Ever since Hans Gruber and his 'terrorists' faced off with John McClane in the Nakatomi Plaza, action movies have tried to emulate the 80s action classic Die Hard to the extent a formula developed: add to one hostage situation an everyman hero, a droll baddie who spends a scene pretending to be a hostage, then mix in a smarmy, self-interested double-crossing hostage who gets his comeuppance; among the hostages, have an insider love-interest, while outside there is an out-of-their-depth assistant; and make the authorities, the police and government agencies, powerless; but despite the efforts of many copycats, no action flick has bettered Die Hard's formula - not even its four sequels.

★★★★★

CINECAL: ONE SENTENCE REVIEWS

Saturday, 14 January 2017

Home Alone (1990)


Poor Kevin is accidentally left home alone over the Christmas holiday period in this kids classic featuring a very cute Macaulay Culkin as Kevin who revels in his newfound freedom, calmly and expertly booby-trapping his home and unleashing Warner Bros cartoon-style violence upon a pair of bumbling house thieves.

★★★★☆

CINECAL: ONE SENTENCE REVIEWS

Tuesday, 20 December 2016

Christmas With The Kranks (2004)


Not as madcapped, as funny or as focused as National Lampoon's Christmas Vacation, and Tim Allen can't match Chevy Chase's ability to accentuate the absurd, but this is a harmless Christmas-themed comedy in which the Kranks decide to skip Christmas, much to the consternation of their neighbours.

★★☆☆☆

CINECAL: ONE SENTENCE REVIEWS

Sunday, 20 December 2015

A Very Harold and Kumar 3D Christmas (2011)

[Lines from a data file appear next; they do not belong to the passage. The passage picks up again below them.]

`src/design/rlecov_pkg.sv`:
```
// Shared constants and types of the run-length coverage encoder.
package rlecov_pkg;

   localparam int MAX_RUN_DEFAULT     = 127;
   localparam int LENGTH_BITS_DEFAULT = 16;

   localparam logic [7:0] FULL_COVER  = 8'd128;
   localparam logic [7:0] MARKER_BASE = 8'd128;

   // Largest number of code bytes a single item can produce.
   localparam int ITEM_BYTES_MAX = 3;
   localparam int QUEUE_DEPTH    = 8;

   typedef struct packed {
      logic [15:0] line_length;
      logic [15:0] line_start;
      logic        final_byte;
      logic [7:0]  code_byte;
   } rlecov_entry_type;

endpackage

```
`src/design/rle_coverage_encoder.sv`:
```
// Top level of the run-length encoder for coverage scanlines.
//
// The block takes one pixel coverage value per item and turns each scanline into a
// run-length code stream. A lone value leaves as a literal byte (values above 128 are
// clamped to 128); a run of equal values leaves as a marker byte, 128 plus the count,
// followed by the value. Runs are cut into chunks of MAX_RUN, each sent as soon as it
// fills, and a remainder of one after a full chunk still uses a marker. The item with
// req_tlast set flushes the open run; the last code byte of the line carries rsp_tlast
// together with the start position sampled on the line's first item and the pixel count,
// which saturates at the smaller of 2^LENGTH_BITS - 1 and 65535. An accepted item waits in
// an input register until the queue has room for a worst-case item, the run logic then
// writes its zero to three code bytes into an eight-entry result queue, and the queue
// delivers one byte per cycle while the receiver does not stall. A new item is taken in
// every cycle as long as the queue has room for the three bytes that one item can make;
// the sustained rate is therefore one item per cycle while the output averages no more
// than one byte per item and the receiver does not stall, and is otherwise set by the
// single-byte output port.
module rle_coverage_encoder #(
   parameter int MAX_RUN     = rlecov_pkg::MAX_RUN_DEFAULT,
   parameter int LENGTH_BITS = rlecov_pkg::LENGTH_BITS_DEFAULT
) (
   input  logic        clock,
   input  logic        reset,
   input  logic        req_tvalid,
   output logic        req_tready,
   input  logic [23:0] req_tdata,   // [7:0] coverage, [23:8] start_x
   input  logic        req_tlast,   // end_of_line
   output logic        rsp_tvalid,
   input  logic        rsp_tready,
   output logic [39:0] rsp_tdata,   // [7:0] code_byte, [23:8] line_start, [39:24] line_length
   output logic        rsp_tlast    // final_byte
);
   import rlecov_pkg::*;

   localparam int RunW = $clog2(MAX_RUN + 1);
   localparam int CntW = (LENGTH_BITS < 16) ? LENGTH_BITS : 16;
   localparam int PtrW = $clog2(QUEUE_DEPTH);
   localparam logic [CntW-1:0] LengthCeiling = {CntW{1'b1}};
   localparam logic [PtrW:0]   AdvanceLimit  = (PtrW + 1)'(QUEUE_DEPTH - ITEM_BYTES_MAX);

   // Input register.
   logic        in_valid_ff, in_valid_in;
   logic [7:0]  in_cov_ff;
   logic [15:0] in_sx_ff;
   logic        in_eol_ff;

   // Run state.
   logic            pending_ff, pending_in;
   logic [7:0]      held_ff, held_in;
   logic [RunW-1:0] run_count_ff, run_count_in;
   logic            chunk_ff, chunk_in;
   logic [CntW-1:0] pixel_total_ff, pixel_total_in;
   logic [15:0]     line_origin_ff, line_origin_in;

   // Result queue.
   rlecov_entry_type queue_ff [QUEUE_DEPTH];
   logic [PtrW-1:0]  wr_ptr_ff, wr_ptr_in;
   logic [PtrW-1:0]  rd_ptr_ff, rd_ptr_in;
   logic [PtrW:0]    count_ff, count_in;

   logic             accept, advance, pop;
   logic [7:0]       cov_clamped;
   rlecov_entry_type slot [ITEM_BYTES_MAX];
   logic [1:0]       slot_count;
   logic [1:0]       push_count;
   logic [15:0]      origin;
   logic [CntW-1:0]  total_step;
   rlecov_entry_type head;

   // The input register moves on whenever the queue can take a worst-case item.
   assign advance    = in_valid_ff && (count_ff <= AdvanceLimit);
   assign req_tready = !in_valid_ff || advance;
   assign accept     = req_tvalid && req_tready;
   assign in_valid_in = accept || (in_valid_ff && !advance);

   assign cov_clamped = (req_tdata[7:0] > FULL_COVER) ? FULL_COVER : req_tdata[7:0];

   // Run encoding of the item held in the input register. The state only moves on in
   // the cycle in which the item's bytes go into the queue.
   always_comb begin
      pending_in     = pending_ff;
      held_in        = held_ff;
      run_count_in   = run_count_ff;
      chunk_in       = chunk_ff;
      pixel_total_in = pixel_total_ff;
      line_origin_in = line_origin_ff;
      slot_count     = '0;
      for (int i = 0; i < ITEM_BYTES_MAX; i++) begin
         slot[i] = '0;
      end

      // A zero count means this item opens a new line.
      origin     = (pixel_total_ff == '0) ? in_sx_ff : line_origin_ff;
      total_step = (pixel_total_ff != LengthCeiling) ? pixel_total_ff + 1'b1 : pixel_total_ff;

      if (advance) begin
         line_origin_in = origin;
         pixel_total_in = total_step;

         if (pending_in && (in_cov_ff == held_in)) begin
            run_count_in = run_count_in + 1'b1;
            // A full chunk leaves at once; the run stays open.
            if (run_count_in == RunW'(MAX_RUN)) begin
               slot[slot_count].code_byte = MARKER_BASE + 8'(run_count_in);
               slot_count = slot_count + 1'b1;
               slot[slot_count].code_byte = held_in;
               slot_count = slot_count + 1'b1;
               run_count_in = '0;
               chunk_in = 1'b1;
            end
         end else begin
            // Flush the run that this value breaks.
            if (pending_in && (run_count_in != '0)) begin
               if ((run_count_in == RunW'(1)) && !chunk_in) begin
                  slot[slot_count].code_byte = held_in;
                  slot_count = slot_count + 1'b1;
               end else begin
                  slot[slot_count].code_byte = MARKER_BASE + 8'(run_count_in);
                  slot_count = slot_count + 1'b1;
                  slot[slot_count].code_byte = held_in;
                  slot_count = slot_count + 1'b1;
               end
            end
            pending_in   = 1'b1;
            held_in      = in_cov_ff;
            run_count_in = RunW'(1);
            chunk_in     = 1'b0;
         end

         if (in_eol_ff) begin
            if (run_count_in != '0) begin
               if ((run_count_in == RunW'(1)) && !chunk_in) begin
                  slot[slot_count].code_byte = held_in;
                  slot_count = slot_count + 1'b1;
               end else begin
                  slot[slot_count].code_byte = MARKER_BASE + 8'(run_count_in);
                  slot_count = slot_count + 1'b1;
                  slot[slot_count].code_byte = held_in;
                  slot_count = slot_count + 1'b1;
               end
            end
            // The last byte of the line carries its start and length.
            if (slot_count != '0) begin
               slot[slot_count - 1'b1].final_byte  = 1'b1;
               slot[slot_count - 1'b1].line_start  = origin;
               slot[slot_count - 1'b1].line_length = 16'(total_step);
            end
            pending_in     = 1'b0;
            held_in        = '0;
            run_count_in   = '0;
            chunk_in       = 1'b0;
            pixel_total_in = '0;
         end
      end
   end

   assign push_count = advance ? slot_count : 2'd0;
   assign head       = queue_ff[rd_ptr_ff];
   assign rsp_tvalid = (count_ff != '0);
   assign rsp_tdata  = {head.line_length, head.line_start, head.code_byte};
   assign rsp_tlast  = head.final_byte;
   assign pop        = rsp_tvalid && rsp_tready;

   assign wr_ptr_in = wr_ptr_ff + PtrW'(push_count);
   assign rd_ptr_in = rd_ptr_ff + PtrW'(pop);
   assign count_in  = count_ff + (PtrW + 1)'(push_count) - (PtrW + 1)'(pop);

   always_ff @(posedge clock) begin
      if (reset) begin
         in_valid_ff    <= 1'b0;
         pending_ff     <= 1'b0;
         held_ff        <= '0;
         run_count_ff   <= '0;
         chunk_ff       <= 1'b0;
         pixel_total_ff <= '0;
         line_origin_ff <= '0;
         wr_ptr_ff      <= '0;
         rd_ptr_ff      <= '0;
         count_ff       <= '0;
      end else begin
         in_valid_ff    <= in_valid_in;
         pending_ff     <= pending_in;
         held_ff        <= held_in;
         run_count_ff   <= run_count_in;
         chunk_ff       <= chunk_in;
         pixel_total_ff <= pixel_total_in;
         line_origin_ff <= line_origin_in;
         wr_ptr_ff      <= wr_ptr_in;
         rd_ptr_ff      <= rd_ptr_in;
         count_ff       <= count_in;
      end
   end

   // Payload registers need no reset.
   always_ff @(posedge clock) begin
      if (accept) begin
         in_cov_ff <= cov_clamped;
         in_sx_ff  <= req_tdata[23:8];
         in_eol_ff <= req_tlast;
      end
      for (int i = 0; i < ITEM_BYTES_MAX; i++) begin
         if (2'(i) < push_count) begin
            queue_ff[wr_ptr_ff + PtrW'(i)] <= slot[i];
         end
      end
   end

endmodule

```
File: config.mk
export PLATFORM = sky130hd
export DESIGN_NAME = ffha_ram
export DESIGN_NICKNAME = d
export VERILOG_FILES = /design/src/sv/first_fit_heap_allocator_assert.svh /design/src/sv/ffha_ram.sv
export SDC_FILE = /design/constraint.sdc
export NUM_CORES = 1
export LEC_CHECK = 0
export ABC_AREA = 0
export BUFFER_PORTS_ARGS = -buffer_cell sky130_fd_sc_hd__buf_2
export CORE_ASPECT_RATIO = 1.2
export CORE_MARGIN = 3
export CORE_UTILIZATION = 54
export DETAILED_ROUTE_END_ITERATION = 12
export PLACE_DENSITY = 0.8
export RECOVER_POWER = 50
export SLEW_MARGIN = 20
export SYNTH_ARGS = -nofsm -noshare
export SYNTH_HDL_FRONTEND = slang
export SYNTH_SLANG_ARGS = --single-unit
export TNS_END_PERCENT = 20
File: constraint.sdc
create_clock -name clk -period 1.87 [get_ports clk]
set_clock_uncertainty 0.2 [all_clocks]
set_input_delay 0.374 -clock clk [delete_from_list [all_inputs] [get_ports clk]]
set_output_delay 0.374 -clock clk [all_outputs]
set_load 0.02 [all_outputs]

Harold and Kumar embark on another adventure, this one Christmas-themed (instead of a White Castle, they are seeking a last-minute Christmas tree) and if you can see past a distasteful sexual assault scene and the franchise's problematic portrayal of women generally, this instalment is pretty funny, at least for those who have acquired the politically-incorrect Harold and Kumar taste.